The Power in a Voice

Underwood does possess one of those voices that stands out, even in a town of amazing voices. It’s powerful, dynamic and pure, while at the same time intimate and emotional. It definitely has volume.

“I’m loud. I can be really loud when I sing,” Underwood laughs. “I like to hold notes, bring that power. A lot of mics I could just blow out when I take a note and go long.”

On most of the record, she sang into a favored Telefunken ELAM 251, which she had modified to suit her voice the way she likes it. On a few songs she sang into Garcia’s Manley Reference mic because of the way it fit the track.

“Carrie is a pleasure to record, and she loves to sing,” Garcia says. “The only real challenge is in making sure that you have your gain staging just right. A lot of times, I’ll use two compressors in a chain because she’s such a dynamic singer. She can literally, in one line, go from singing very softly to blowing the microphone out. So I would use an 1176 first to really grab the main peaks, then a CLM1B second, a slower compressor, to get everything the 1176 didn’t get. Nothing was too aggressive, but using them together allowed me to grab the lower stuff, and then when she really hit it we could level it out a bit. We had a setting she could comfortably move in and out of.”

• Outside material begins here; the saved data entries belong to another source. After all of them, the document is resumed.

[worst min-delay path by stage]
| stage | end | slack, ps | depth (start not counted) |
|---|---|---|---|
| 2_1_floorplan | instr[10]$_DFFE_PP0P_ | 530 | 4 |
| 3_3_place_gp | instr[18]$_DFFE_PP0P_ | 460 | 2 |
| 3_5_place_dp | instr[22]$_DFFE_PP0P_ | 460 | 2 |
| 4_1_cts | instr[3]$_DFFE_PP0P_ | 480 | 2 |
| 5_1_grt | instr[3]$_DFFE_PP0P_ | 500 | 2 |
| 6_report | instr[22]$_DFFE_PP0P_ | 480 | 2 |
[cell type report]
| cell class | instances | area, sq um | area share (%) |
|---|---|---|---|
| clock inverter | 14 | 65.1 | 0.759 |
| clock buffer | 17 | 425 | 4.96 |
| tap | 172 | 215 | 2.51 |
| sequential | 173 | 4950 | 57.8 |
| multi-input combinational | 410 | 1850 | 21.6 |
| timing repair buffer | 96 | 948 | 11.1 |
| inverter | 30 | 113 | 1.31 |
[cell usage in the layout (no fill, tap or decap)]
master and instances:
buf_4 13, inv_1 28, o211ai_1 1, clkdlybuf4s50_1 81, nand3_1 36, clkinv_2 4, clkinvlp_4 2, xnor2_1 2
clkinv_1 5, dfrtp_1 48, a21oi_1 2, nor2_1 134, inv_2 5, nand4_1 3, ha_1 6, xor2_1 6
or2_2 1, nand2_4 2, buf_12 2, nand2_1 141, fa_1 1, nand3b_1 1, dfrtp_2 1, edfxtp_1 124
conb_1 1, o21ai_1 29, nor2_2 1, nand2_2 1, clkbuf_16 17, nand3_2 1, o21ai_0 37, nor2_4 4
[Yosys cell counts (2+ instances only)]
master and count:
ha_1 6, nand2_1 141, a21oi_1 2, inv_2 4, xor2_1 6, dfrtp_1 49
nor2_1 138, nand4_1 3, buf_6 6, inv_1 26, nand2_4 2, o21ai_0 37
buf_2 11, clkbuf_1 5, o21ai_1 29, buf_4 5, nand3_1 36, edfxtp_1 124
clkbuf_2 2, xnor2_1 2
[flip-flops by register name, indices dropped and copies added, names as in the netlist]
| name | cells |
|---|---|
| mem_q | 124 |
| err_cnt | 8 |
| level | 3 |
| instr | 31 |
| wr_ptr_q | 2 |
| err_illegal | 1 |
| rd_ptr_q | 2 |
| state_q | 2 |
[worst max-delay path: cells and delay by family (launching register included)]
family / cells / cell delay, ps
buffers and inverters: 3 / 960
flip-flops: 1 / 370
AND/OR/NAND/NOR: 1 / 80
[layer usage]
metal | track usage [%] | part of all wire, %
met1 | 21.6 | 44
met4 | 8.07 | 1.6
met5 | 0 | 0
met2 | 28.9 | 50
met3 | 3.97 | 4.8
==> src/rtl/ppu_pkg.sv <==
// Shared PPU-side definitions: DMA state encoding and register map.
// Constants used by the OAM DMA sequencer and its neighbours.
package ppu_pkg;

    typedef enum logic [2:0] {
        DMA_IDLE,
        DMA_HALT,
        DMA_ALIGN,
        DMA_READ,
        DMA_WRITE
    } dma_state_t;

    localparam logic [15:0] OAMDMA_ADDR  = 16'h4014;
    localparam logic [15:0] OAMDATA_ADDR = 16'h2004;
    localparam int          OAM_BYTES    = 256;

endpackage

==> src/rtl/oam_dma.sv <==
// OAM DMA sequencer: a CPU write to $4014 stalls the CPU and copies one
// 256-byte page into OAM through repeated writes to $2004.
// Ports:
//   clk, reset      : CPU clock, synchronous active-high reset
//   bus_addr/din/wr : CPU bus, watched for the trigger write
//   bus_rdata       : RAM data for the address driven last cycle
//   odd_or_even     : 1 on odd CPU cycles
//   dma_hijack/busy : bus mux select / status (CPU stalled)
//   dma_addr/wr/dout: DMA-side bus drive
module oam_dma
    import ppu_pkg::*;
#(
    parameter logic [15:0] DMA_REG_ADDR  = OAMDMA_ADDR,
    parameter logic [15:0] OAM_DATA_ADDR = OAMDATA_ADDR
) (
    input  logic        clk,
    input  logic        reset,
    input  logic [15:0] bus_addr,
    input  logic [7:0]  bus_din,
    input  logic        bus_wr,
    input  logic [7:0]  bus_rdata,
    input  logic        odd_or_even,
    output logic        dma_hijack,
    output logic [15:0] dma_addr,
    output logic        dma_wr,
    output logic [7:0]  dma_dout,
    output logic        busy
);

    localparam logic [7:0] LAST_IDX = 8'(OAM_BYTES - 1);

    dma_state_t state;
    logic [7:0] page;
    logic [7:0] idx;
    logic       trigger;

    assign trigger = bus_wr && (bus_addr == DMA_REG_ADDR);

    // Outputs are registered together with the state they belong to,
    // so each branch loads the values of the state being entered.
    always_ff @(posedge clk) begin
        if (reset) begin
            state      <= DMA_IDLE;
            page       <= 8'h00;
            idx        <= 8'h00;
            dma_hijack <= 1'b0;
            dma_addr   <= 16'h0000;
            dma_wr     <= 1'b0;
        end else begin
            unique case (state)
                DMA_IDLE: begin
                    if (trigger) begin
                        state      <= DMA_HALT;
                        page       <= bus_din;
                        idx        <= 8'h00;
                        dma_hijack <= 1'b1;
                        dma_addr   <= {bus_din, 8'h00};
                        dma_wr     <= 1'b0;
                    end
                end
                DMA_HALT: begin
                    // idx is still zero here, so both paths drive {page,00}
                    dma_addr <= {page, idx};
                    if (odd_or_even) begin
                        state <= DMA_ALIGN;
                    end else begin
                        state <= DMA_READ;
                    end
                end
                DMA_ALIGN: begin
                    state    <= DMA_READ;
                    dma_addr <= {page, idx};
                end
                DMA_READ: begin
                    state    <= DMA_WRITE;
                    dma_addr <= OAM_DATA_ADDR;
                    dma_wr   <= 1'b1;
                end
                DMA_WRITE: begin
                    dma_wr <= 1'b0;
                    if (idx == LAST_IDX) begin
                        // idx stays at $FF: no wrap into a $xx00 access
                        state      <= DMA_IDLE;
                        dma_hijack <= 1'b0;
                        dma_addr   <= 16'h0000;
                    end else begin
                        state    <= DMA_READ;
                        idx      <= idx + 8'h01;
                        dma_addr <= {page, idx + 8'h01};
                    end
                end
                default: begin
                    state      <= DMA_IDLE;
                    dma_hijack <= 1'b0;
                    dma_addr   <= 16'h0000;
                    dma_wr     <= 1'b0;
                end
            endcase
        end
    end

    // RAM answers one cycle after the READ address, i.e. during WRITE.
    always_comb begin
        dma_dout = 8'h00;
        if (dma_wr) begin
            dma_dout = bus_rdata;
        end
    end

    assign busy = dma_hijack;

endmodule
[src/rtl/power_key_ctrl.sv]
// power_key_ctrl: receiving end of the raw power button. Synchronises and
// debounces the buttons, turns a short press into power-on and a long hold into
// power-off, and publishes machine_state plus one-cycle on/off strobes.
// Optional feature macro: POWER_GESTURE_EN adds debouncers on left_btn/right_btn
// and a left->right (power on) / right->left (power off) gesture sequencer.
module power_key_ctrl #(
  parameter logic [19:0] DEBOUNCE_CYCLES   = 20'd1_000_000,
  parameter logic [31:0] LONG_PRESS_CYCLES = 32'd300_000_000,
  parameter logic [31:0] GESTURE_WINDOW    = 32'd500_000_000
) (
  input  logic clk,
  input  logic reset,
  input  logic on_off_btn,
  input  logic left_btn,
  input  logic right_btn,
  output logic machine_state,
  output logic power_on_pulse,
  output logic power_off_pulse
);

  typedef enum logic [1:0] {
    OFF      = 2'd0,
    ON       = 2'd1,
    OFF_LOCK = 2'd2
  } state_t;

  localparam int DW = $clog2(DEBOUNCE_CYCLES) + 1;
  localparam int HW = $clog2(LONG_PRESS_CYCLES) + 1;
  localparam logic [DW-1:0] DB_LAST   = DW'(DEBOUNCE_CYCLES - 20'd1);
  localparam logic [HW-1:0] HOLD_LAST = HW'(LONG_PRESS_CYCLES - 32'd1);
  localparam logic [HW-1:0] HOLD_MAX  = HW'(LONG_PRESS_CYCLES);

`ifdef POWER_GESTURE_EN
  // Button index 0 = on_off, 1 = left, 2 = right
  localparam int NB = 3;
  localparam int WW = $clog2(GESTURE_WINDOW) + 1;
  localparam logic [WW-1:0] WIN_LAST = WW'(GESTURE_WINDOW - 32'd1);
`else
  localparam int NB = 1;
`endif

  logic [NB-1:0] raw;
  logic [NB-1:0] rise;
  logic          on_level;
  logic          on_sampled;

  state_t        state;
  logic [HW-1:0] hold_cnt;
  logic          press_ok;
  logic          hold_hit;
  logic          gest_fire;
  logic          power_up;
  logic          power_down_lock;
  logic          power_down_gest;

`ifdef POWER_GESTURE_EN
  logic          gest_armed;
  logic [WW-1:0] win_cnt;
  logic          arm_rise;
  logic          done_rise;

  assign raw = {right_btn, left_btn, on_off_btn};
`else
  logic unused_side;

  assign raw         = on_off_btn;
  assign unused_side = ^{left_btn, right_btn, GESTURE_WINDOW};
`endif

  genvar gi;
  generate
    for (gi = 0; gi < NB; gi++) begin : g_btn
      logic          s1;
      logic          s2;
      logic          lvl;
      logic          lvl_d;
      logic [DW-1:0] cnt;

      // Two-flop synchroniser, left out of reset so it keeps tracking the pin
      always_ff @(posedge clk) begin
        s1 <= raw[gi];
        s2 <= s1;
      end

      // Debouncer: flip the accepted level after DEBOUNCE_CYCLES differing samples
      always_ff @(posedge clk) begin
        if (reset) begin
          lvl   <= 1'b0;
          lvl_d <= 1'b0;
          cnt   <= '0;
        end else begin
          lvl_d <= lvl;
          if (s2 == lvl) begin
            cnt <= '0;
          end else if (cnt == DB_LAST) begin
            lvl <= s2;
            cnt <= '0;
          end else begin
            cnt <= cnt + DW'(1);
          end
        end
      end

      assign rise[gi] = lvl & ~lvl_d;
    end
  endgenerate

  assign on_level   = g_btn[0].lvl;
  assign on_sampled = g_btn[0].s2;

`ifdef POWER_GESTURE_EN
  // The arming button is left while off and right while on; the other one completes
  assign arm_rise  = (state == ON) ? rise[2] : rise[1];
  assign done_rise = (state == ON) ? rise[1] : rise[2];
  assign gest_fire = gest_armed && done_rise && !arm_rise && (state != OFF_LOCK);
`else
  assign gest_fire = 1'b0;
`endif

  // press_ok blocks a button still held across reset from powering on
  assign hold_hit        = on_level && (hold_cnt == HOLD_LAST);
  assign power_up        = (state == OFF) && ((rise[0] && press_ok) || gest_fire);
  assign power_down_lock = (state == ON) && hold_hit;
  assign power_down_gest = (state == ON) && !hold_hit && gest_fire;

  // Power FSM with registered outputs, hold timer and gesture window
  always_ff @(posedge clk) begin
    if (reset) begin
      state           <= OFF;
      machine_state   <= 1'b0;
      power_on_pulse  <= 1'b0;
      power_off_pulse <= 1'b0;
      hold_cnt        <= '0;
      press_ok        <= 1'b0;
`ifdef POWER_GESTURE_EN
      gest_armed      <= 1'b0;
      win_cnt         <= '0;
`endif
    end else begin
      power_on_pulse  <= 1'b0;
      power_off_pulse <= 1'b0;

      if (!on_level) begin
        hold_cnt <= '0;
      end else if (hold_cnt != HOLD_MAX) begin
        hold_cnt <= hold_cnt + HW'(1);
      end

      if (!on_sampled) begin
        press_ok <= 1'b1;
      end

`ifdef POWER_GESTURE_EN
      if (power_up || power_down_lock || power_down_gest || (state == OFF_LOCK) ||
          (arm_rise && done_rise)) begin
        gest_armed <= 1'b0;
      end else if (arm_rise) begin
        gest_armed <= 1'b1;
        win_cnt    <= '0;
      end else if (gest_armed) begin
        if (win_cnt == WIN_LAST) begin
          gest_armed <= 1'b0;
        end else begin
          win_cnt <= win_cnt + WW'(1);
        end
      end
`endif

      case (state)
        OFF: begin
          if (power_up) begin
            state          <= ON;
            machine_state  <= 1'b1;
            power_on_pulse <= 1'b1;
          end
        end
        ON: begin
          if (power_down_lock) begin
            state           <= OFF_LOCK;
            machine_state   <= 1'b0;
            power_off_pulse <= 1'b1;
          end else if (power_down_gest) begin
            state           <= OFF;
            machine_state   <= 1'b0;
            power_off_pulse <= 1'b1;
          end
        end
        OFF_LOCK: begin
          if (!on_level) begin
            state <= OFF;
          end
        end
        default: begin
          state         <= OFF;
          machine_state <= 1'b0;
        end
      endcase
    end
  end

endmodule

Following the Southern Ground sessions, most of the overdubs took place at Garcia’s studio, where he has a range of vintage front-end hardware (including a go-to Pacifica preamp) feeding his Logic/Pro Tools systems, along with some favorite mics.

“Rob McNelley did a lot of guitar work for the record here, and we did all the acoustic stuff here,” Garcia says. “Dobro, banjo, mandolin—we would get those tones dialed in because they are so crucial to country music; that midrange. If you get that right, everything else works itself out around it.”

Joe Baldridge engineered the sessions at Southern Ground and brought, besides just great tracks, some innovative overhead mic techniques that allowed for a lot of flexibility in the mix. Garcia gets some engineering credit, too. Seven of the songs were mixed by Serban Ghenea, three by Chris Lord-Alge, and two by Mark Endert. The bonus track, “The Champion,” featuring Ludacris, was produced by Jim Jonsin and mixed by Jonsin, Niko Marzouca and Robert Marks. The project was mastered by Joe LaPorta at Sterling Sound.

Learning as a Producer

The process of making the record was long, Underwood says, and she was just finishing up some of the last promo for the year when we talked with her in early December. Things were settling down, she said, then laughed, “Well as much as I can when I’m just about to have a baby. Then we’re going to be going out on tour in May.”

Still, she has found time to reflect on the previous 18 months and her new role in bringing forth her music and her sound.

“I definitely gained a better appreciation for musicians and what they bring to the whole creative process,” she says. “From the initial jam sessions, through overdubs, listening to playbacks—it’s just how dang good they are! And they bring so much to the songs.

“Before I actually became a ‘producer,’ I would tend to listen for perfection, especially on my voice,” she concludes. “I would break it down to the tiniest thing. I can’t stand AutoTune, so I would just go back out and sing it again. But this time David forced me to listen to things with a ‘feel-ear,’ I guess you would call it. I realized that the more I would try to be technically perfect, the more I was selling things short when it came to feel. Sure, this vocal might be technically better, but now I feel that I’m listening to new things—to new ways of feeling the emotion of a song or a performance. On this record, I’ve opened my eyes and ears to a new way of listening.”